Start of Available records

===== src/verilog/sram_bank.sv =====
`timescale 1ns/1ps

module sram_bank #(
    parameter int unsigned NumWords = 64,
    parameter int unsigned DataWidth = 32
) (
    input logic clk_i,

    mem_port_if.target port_i
);

    localparam int unsigned BeWidth = DataWidth / 8;

    // Storage and read register
    logic [DataWidth-1:0] mem_q [NumWords];
    logic [DataWidth-1:0] rdata_q;
    logic rvalid_q;

    // Bank is always ready
    assign port_i.gnt = 1'b1;

    // Byte-masked write, registered read
    always_ff @(posedge clk_i) begin
        if (port_i.req) begin
            if (port_i.we) begin
                for (int i = 0; i < BeWidth; i++) begin
                    if (port_i.be[i]) begin
                        mem_q[port_i.addr][i*8 +: 8] <= port_i.wdata[i*8 +: 8];
                    end
                end
            end else begin
                rdata_q <= mem_q[port_i.addr];
            end
        end
    end

    // One response per accepted request, writes included
    always_ff @(posedge clk_i) begin
        rvalid_q <= port_i.req;
    end

    assign port_i.rvalid = rvalid_q;
    assign port_i.rdata = rdata_q;

endmodule


===== src/flat_wrapper.sv =====
// flat-port wrapper written by rule: the top's interface ports become plain ports
module sram_bank_flat 
#(
    parameter int unsigned NumWords = 64,
    parameter int unsigned DataWidth = 32
)
  (clk_i, port_i_req, port_i_addr, port_i_we, port_i_wdata, port_i_be, port_i_gnt, port_i_rvalid, port_i_rdata);
  mem_port_if #(.DataWidth(DataWidth)) port_i_i ();
  input logic clk_i;
  input wire logic [$bits(port_i_i.req)-1:0] port_i_req;
  input wire logic [$bits(port_i_i.addr)-1:0] port_i_addr;
  input wire logic [$bits(port_i_i.we)-1:0] port_i_we;
  input wire logic [$bits(port_i_i.wdata)-1:0] port_i_wdata;
  input wire logic [$bits(port_i_i.be)-1:0] port_i_be;
  output wire logic [$bits(port_i_i.gnt)-1:0] port_i_gnt;
  output wire logic [$bits(port_i_i.rvalid)-1:0] port_i_rvalid;
  output wire logic [$bits(port_i_i.rdata)-1:0] port_i_rdata;
  assign port_i_i.req = port_i_req;
  assign port_i_i.addr = port_i_addr;
  assign port_i_i.we = port_i_we;
  assign port_i_i.wdata = port_i_wdata;
  assign port_i_i.be = port_i_be;
  assign port_i_gnt = port_i_i.gnt;
  assign port_i_rvalid = port_i_i.rvalid;
  assign port_i_rdata = port_i_i.rdata;
  sram_bank #(.NumWords(NumWords), .DataWidth(DataWidth)) u_core (.clk_i(clk_i), .port_i(port_i_i));
endmodule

End of Available records

• _Problem description_: Could you reproduce the data above exactly as given?

• _Answer box_:
===== src/verilog/sram_bank.sv =====
`timescale 1ns/1ps

module sram_bank #(
    parameter int unsigned NumWords = 64,
    parameter int unsigned DataWidth = 32
) (
    input logic clk_i,

    mem_port_if.target port_i
);

    localparam int unsigned BeWidth = DataWidth / 8;

    // Storage and read register
    logic [DataWidth-1:0] mem_q [NumWords];
    logic [DataWidth-1:0] rdata_q;
    logic rvalid_q;

    // Bank is always ready
    assign port_i.gnt = 1'b1;

    // Byte-masked write, registered read
    always_ff @(posedge clk_i) begin
        if (port_i.req) begin
            if (port_i.we) begin
                for (int i = 0; i < BeWidth; i++) begin
                    if (port_i.be[i]) begin
                        mem_q[port_i.addr][i*8 +: 8] <= port_i.wdata[i*8 +: 8];
                    end
                end
            end else begin
                rdata_q <= mem_q[port_i.addr];
            end
        end
    end

    // One response per accepted request, writes included
    always_ff @(posedge clk_i) begin
        rvalid_q <= port_i.req;
    end

    assign port_i.rvalid = rvalid_q;
    assign port_i.rdata = rdata_q;

endmodule


===== src/flat_wrapper.sv =====
// flat-port wrapper written by rule: the top's interface ports become plain ports
module sram_bank_flat 
#(
    parameter int unsigned NumWords = 64,
    parameter int unsigned DataWidth = 32
)
  (clk_i, port_i_req, port_i_addr, port_i_we, port_i_wdata, port_i_be, port_i_gnt, port_i_rvalid, port_i_rdata);
  mem_port_if #(.DataWidth(DataWidth)) port_i_i ();
  input logic clk_i;
  input wire logic [$bits(port_i_i.req)-1:0] port_i_req;
  input wire logic [$bits(port_i_i.addr)-1:0] port_i_addr;
  input wire logic [$bits(port_i_i.we)-1:0] port_i_we;
  input wire logic [$bits(port_i_i.wdata)-1:0] port_i_wdata;
  input wire logic [$bits(port_i_i.be)-1:0] port_i_be;
  output wire logic [$bits(port_i_i.gnt)-1:0] port_i_gnt;
  output wire logic [$bits(port_i_i.rvalid)-1:0] port_i_rvalid;
  output wire logic [$bits(port_i_i.rdata)-1:0] port_i_rdata;
  assign port_i_i.req = port_i_req;
  assign port_i_i.addr = port_i_addr;
  assign port_i_i.we = port_i_we;
  assign port_i_i.wdata = port_i_wdata;
  assign port_i_i.be = port_i_be;
  assign port_i_gnt = port_i_i.gnt;
  assign port_i_rvalid = port_i_i.rvalid;
  assign port_i_rdata = port_i_i.rdata;
  sram_bank #(.NumWords(NumWords), .DataWidth(DataWidth)) u_core (.clk_i(clk_i), .port_i(port_i_i));
endmodule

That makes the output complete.